1. Task 1 — Minimal Leader/Followers Loop
2. Task 2 — The Promotion Protocol
3. Task 3 — Echo Server over a Shared Selector
4. Task 4 — Clean Shutdown
5. Task 5 — Leader-Starvation Detector
6. Task 6 — Promote-Before-Process Assertion Harness
7. Task 7 — Context-Switch Benchmark vs Queue Pool
8. Task 8 — Sharded Leader/Followers
9. Task 9 — Mid-Flight Connection Registration
10. Task 10 — Fairness with a FIFO Follower Queue
11. How to Practice

Task 1 — Minimal Leader/Followers Loop¶

Goal. Implement the four-step loop: become leader → select → promote → process.

Requirements. - One ReentrantLock + Condition + a leaderPresent boolean. - Exactly one thread in selector.select() at a time. - Promote before processing; signal() exactly one follower.

Hints. Use a while (leaderPresent) condition.await() guard. Remove the SelectionKey from selectedKeys() once claimed.

Solution sketch.

while (running) {
    becomeLeader();        // lock; while(leaderPresent) await(); leaderPresent=true; unlock
    var keys = leaderSelect();   // selector.select(); drain+remove ready keys
    promote();             // lock; leaderPresent=false; signal(); unlock
    for (var k : keys) dispatch(k);
}

Task 2 — The Promotion Protocol¶

Goal. Extract the promotion protocol into its own class so the loop reads as four named verbs.

Requirements. A Promotion class exposing acquireLeadership(), releaseAndPromote(), shutdownWakeAll(). The lock, condition, and flag are private to it.

Hints. Keep the critical section to flag-flip + signal only — never hold the lock across select() or a handler.

Solution sketch. acquireLeadership does the while-await-claim; releaseAndPromote does clear-flag + signal(); shutdownWakeAll does signalAll(). The loop becomes self-documenting.

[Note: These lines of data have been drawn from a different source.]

`config.mk`:
```
export PLATFORM = sky130hd
export DESIGN_NAME = mats_core
export DESIGN_NICKNAME = d
export VERILOG_FILES = /design/src/rtl/mats_pkg.sv /design/src/rtl/mats_core.sv
export SDC_FILE = /design/constraint.sdc
export NUM_CORES = 1
export LEC_CHECK = 0
export BUFFER_PORTS_ARGS = -buffer_cell sky130_fd_sc_hd__buf_4
export CAP_MARGIN = 10
export CORE_MARGIN = 8
export CORE_UTILIZATION = 40
export CTS_CLUSTER_DIAMETER = 30
export DETAILED_ROUTE_END_ITERATION = 8
export PLACE_DENSITY = 0.83
export SLEW_MARGIN = 20
export SYNTH_ARGS = -nofsm -noshare
export SYNTH_HDL_FRONTEND = slang
export SYNTH_SLANG_ARGS = --single-unit
```
`constraint.sdc`:
```
create_clock -name clk -period 3.8 [get_ports clk]
set_input_delay 0.57 -clock clk [delete_from_list [all_inputs] [get_ports clk]]
set_output_delay 0.57 -clock clk [all_outputs]
set_load 0.01 [all_outputs]
```
`src/rtl/mats_pkg.sv`:
```
// shared types and constants for the multicolour ant torus step block
`default_nettype none

package mats_pkg;

  // grid geometry
  localparam int GridSide  = 64;
  localparam int CoordW    = 6;
  localparam int AddrW     = 2 * CoordW;
  localparam int GridDepth = GridSide * GridSide;
  localparam int CenterPos = GridSide / 2;

  // cell states and rule registers
  localparam int CellW     = 6;
  localparam int MaxStates = 64;
  localparam int LenW      = 7;
  localparam int RuleW     = 64;
  localparam int CfgIdxW   = 1;

  // stream payload widths
  localparam int InDataW  = 16;
  localparam int OutDataW = 24;

  typedef logic [CoordW-1:0] coord_t;
  typedef logic [CellW-1:0]  cell_t;
  typedef logic [AddrW-1:0]  addr_t;
  typedef logic [LenW-1:0]   len_t;

  typedef enum logic {
    CMD_STEP = 1'b0,
    CMD_READ = 1'b1
  } cmd_t;

  typedef enum logic [1:0] {
    HEAD_NORTH = 2'd0,
    HEAD_EAST  = 2'd1,
    HEAD_SOUTH = 2'd2,
    HEAD_WEST  = 2'd3
  } heading_t;

  typedef enum logic [CfgIdxW-1:0] {
    REG_TURN_RULE   = 1'b0,
    REG_RULE_LENGTH = 1'b1
  } reg_index_t;

  typedef enum logic {
    ST_IDLE = 1'b0,
    ST_CALC = 1'b1
  } core_state_t;

  // request from the ant core to the grid memory
  typedef struct packed {
    logic  wr_en;
    addr_t wr_addr;
    cell_t wr_data;
    logic  rd_en;
    addr_t rd_addr;
  } mem_req_t;

  localparam coord_t CoordMax   = coord_t'(GridSide - 1);
  localparam coord_t CoordReset = coord_t'(CenterPos);
  localparam len_t   LenMax     = len_t'(MaxStates);

endpackage

`default_nettype wire

```
`src/rtl/mats_core.sv`:
```
// ant state, step sequencer and result register
`default_nettype none

module mats_core
  import mats_pkg::*;
(
  input  wire logic            clk,
  input  wire logic            rst,
  input  wire logic            clearing,
  input  wire logic [RuleW-1:0] turn_rule,
  input  wire len_t            rule_length,
  input  wire logic            in_valid,
  output logic                 in_ready,
  input  wire cmd_t            command,
  input  wire coord_t          read_x,
  input  wire coord_t          read_y,
  output logic                 out_valid,
  input  wire logic            out_ready,
  output coord_t               ant_x,
  output coord_t               ant_y,
  output heading_t             heading,
  output cell_t                cell_value,
  output mem_req_t             req,
  input  wire cell_t           rd_data
);

  core_state_t state, state_next;
  coord_t      pos_x, pos_y;
  heading_t    facing;
  cmd_t        cmd_q;

  logic     accept;
  len_t     eff_len;
  len_t     cell_inc;
  cell_t    next_cell;
  heading_t facing_next;
  coord_t   pos_x_next, pos_y_next;

  // effective number of states, clamped to 1..MaxStates
  always_comb begin
    if (rule_length == '0) begin
      eff_len = len_t'(1);
    end else if (rule_length > LenMax) begin
      eff_len = LenMax;
    end else begin
      eff_len = rule_length;
    end
  end

  // new cell value and turn from the cell under the ant
  always_comb begin
    cell_inc  = len_t'(rd_data) + len_t'(1);
    next_cell = (cell_inc >= eff_len) ? '0 : cell_inc[CellW-1:0];
    if (turn_rule[rd_data]) begin
      facing_next = heading_t'(2'(facing + 2'd1));
    end else begin
      facing_next = heading_t'(2'(facing + 2'd3));
    end
  end

  // move one cell in the new heading, wrapping at the edges
  always_comb begin
    pos_x_next = pos_x;
    pos_y_next = pos_y;
    unique case (facing_next)
      HEAD_NORTH: pos_y_next = (pos_y == '0) ? CoordMax : pos_y - coord_t'(1);
      HEAD_EAST:  pos_x_next = (pos_x == CoordMax) ? '0 : pos_x + coord_t'(1);
      HEAD_SOUTH: pos_y_next = (pos_y == CoordMax) ? '0 : pos_y + coord_t'(1);
      HEAD_WEST:  pos_x_next = (pos_x == '0) ? CoordMax : pos_x - coord_t'(1);
      default:    pos_x_next = pos_x;
    endcase
  end

  // handshake, memory requests and next state
  always_comb begin
    in_ready    = (state == ST_IDLE) && !clearing && (!out_valid || out_ready);
    accept      = in_valid && in_ready;
    req.rd_en   = accept;
    req.rd_addr = (command == CMD_READ) ? {read_y, read_x} : {pos_y, pos_x};
    req.wr_en   = (state == ST_CALC) && (cmd_q == CMD_STEP);
    req.wr_addr = {pos_y, pos_x};
    req.wr_data = next_cell;
    state_next  = state;
    unique case (state)
      ST_IDLE: if (accept) state_next = ST_CALC;
      ST_CALC: state_next = ST_IDLE;
      default: state_next = ST_IDLE;
    endcase
  end

  // state register
  always_ff @(posedge clk) begin
    if (rst) begin
      state <= ST_IDLE;
    end else begin
      state <= state_next;
    end
  end

  // ant position and heading
  always_ff @(posedge clk) begin
    if (rst) begin
      pos_x  <= CoordReset;
      pos_y  <= CoordReset;
      facing <= HEAD_NORTH;
    end else if (state == ST_CALC && cmd_q == CMD_STEP) begin
      pos_x  <= pos_x_next;
      pos_y  <= pos_y_next;
      facing <= facing_next;
    end
  end

  // command held across the memory read
  always_ff @(posedge clk) begin
    if (accept) begin
      cmd_q <= command;
    end
  end

  // result register
  always_ff @(posedge clk) begin
    if (rst) begin
      out_valid <= 1'b0;
    end else if (state == ST_CALC) begin
      out_valid <= 1'b1;
    end else if (out_ready) begin
      out_valid <= 1'b0;
    end
  end

  always_ff @(posedge clk) begin
    if (state == ST_CALC) begin
      if (cmd_q == CMD_STEP) begin
        ant_x      <= pos_x_next;
        ant_y      <= pos_y_next;
        heading    <= facing_next;
        cell_value <= next_cell;
      end else begin
        ant_x      <= pos_x;
        ant_y      <= pos_y;
        heading    <= facing;
        cell_value <= rd_data;
      end
    end
  end

endmodule

`default_nettype wire

```
==> results.tsv <==
metric	value	unit
yosysTopAreaCellShare	20.0	%
avgSynthCellArea	8.98	um2
num_antenna_cells	0	
fmax	283	MHz
setup_viol	0	
grt_pass1_vias	3380	
grt_remaining_overflow	0	
numCtsBuffers	5	
drt_iter0_drc	87	
viasPerCell	5.40	
grtUsageTotal	18.1	%
worst-setup-path-type	in -> reg	
cts_tree	built	
grt_antenna_before_repair	0	
grt_setup_unrepaired	no	
vias	3205	
critical-path-max-stage-delay	0.57	ns
clk_pin_slew_worst_paths	0.08	ns
postCtsSetupBuffers	0	
core	0.00769	mm2
path_cells	buf_4 > mux4_1 > mux4_2 > mux2_4 > mux2i_4 > xnor2_1 > ha_1 > o31ai_1 > inv_1 > a221o_1 > a21boi_0 > mux2i_1	
synth_top_family_by_area	multiplexers	
max-cap-violations	0	
ir_drop	0.112	mV
synth.area.top_cells	edfxtp_1 (20%), dfxtp_1 (10%), mux4_1 (7.5%)	
layout_commonest_cell	buf_4	
drc	0	
synthCells	351	
ys_ff_latch	37	
ios	149	
crit_required	3.83	ns
regArea	951	um2
tns	0	ns
area_growth	41.3	%
htreeDepth	2	
synth_compound_area_share	17.0	%
powerDensity	268	mW/mm2
hold_viol	0	
status	finished, final reports clean	
routed_wl	10.1	mm
crit_arrival	3.57	ns
multi_input_area	0.00198	mm2
clock_skew	0.00604	ns
synth_simple_gate_area_share	16.2	%
cts_sinks	37	
syn_area	0.00315	mm2
dr.pass1.iters	4	
p_total	1.19	mW
crit_slowest_cell	mux4_1	
synth.area.mux_share	19.5	%
clockRootBuffer	clkbuf_8	
hold_class	in -> reg	
yosysSeqAreaShare	30.2	%
fin_crit	3.54	ns
ys.warnings.count	0	
num_rows	32	
drv_slew	0	
min_path_cells	2	
final_util	57.9	%
die_w	105	um
async_flop_share	0	%
fill_cells	666	
io_buffers	148	
cp-start-kind	input pin	
fp.dieH	105	um
cp-end-kind	register	
initial_core_util	41.0	%
ctsResizeCount	0	
synth_top_area_cell	edfxtp_1	
synth_adder_area_share	6.75	%
place_congestion	0.952	
synthDistinctLibCells	48	
synth_xor_area_share	3.33	%
ant_nets	0	
die-area	0.0110	mm2
finalCritPeriodShare	93.0	%
drive_gt1_share	36.9	%
p_leak	2.01	nW
r2r_cells	7	
hpwl	8.31	mm
grt_max_degree	34	
relSlewSlack	58.0	%
final_cell_mix	buf_4 (159), nand2_1 (35), nor2_1 (33)	
timing.hold.ws	0.515	ns
grt_pass1_wl	16.6	mm
synth-main-ff-cell	edfxtp_1	
clk_latency	0.29	ns
fin_nets	602	
critPathMaxFanout	15	
tightest_slew	0.629	ns
clk_path_buf_depth	2	
synth.net_count	463	
wire_per_inst	17.1	um
cts_hold_buffers	0	
synth-edff-count	21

Task 3 — Echo Server over a Shared Selector¶

Goal. A working echo server: many client connections, a 4-thread Leader/Followers pool, each readable event echoes the bytes back.

Requirements. Accept connections (register OP_READ), read on readable, write the same bytes back. Non-blocking channels.

Hints. The accept handler must register the new channel and selector.wakeup() the leader. Echo handler must handle partial reads/writes.

Solution sketch. Two EventHandlers: AcceptHandler (registers OP_READ) and EchoHandler (read → write). The pool dispatches by key.attachment().

Task 4 — Clean Shutdown¶

Goal. Stop all threads gracefully.

Requirements. A volatile boolean running. shutdown() sets it false, signalAll()s the followers, and selector.wakeup()s the blocked leader. All threads exit their loop and join.

Hints. This is the only place signalAll() is legitimate — followers must observe running == false. The leader is in select(), so a flag alone won't wake it; wakeup() is required.

Solution sketch. In becomeLeader's while-loop, also check running; return early if shutting down. After the loop, join() all threads.

Task 5 — Leader-Starvation Detector¶

Goal. Detect when the pool has no follower available (LEADER + PROCESSING == N).

Requirements. An AtomicInteger processing. Increment before dispatch, decrement after. Expose a gauge; log a warning when processing == poolSize - 1 (leader is the Nth, nobody to promote).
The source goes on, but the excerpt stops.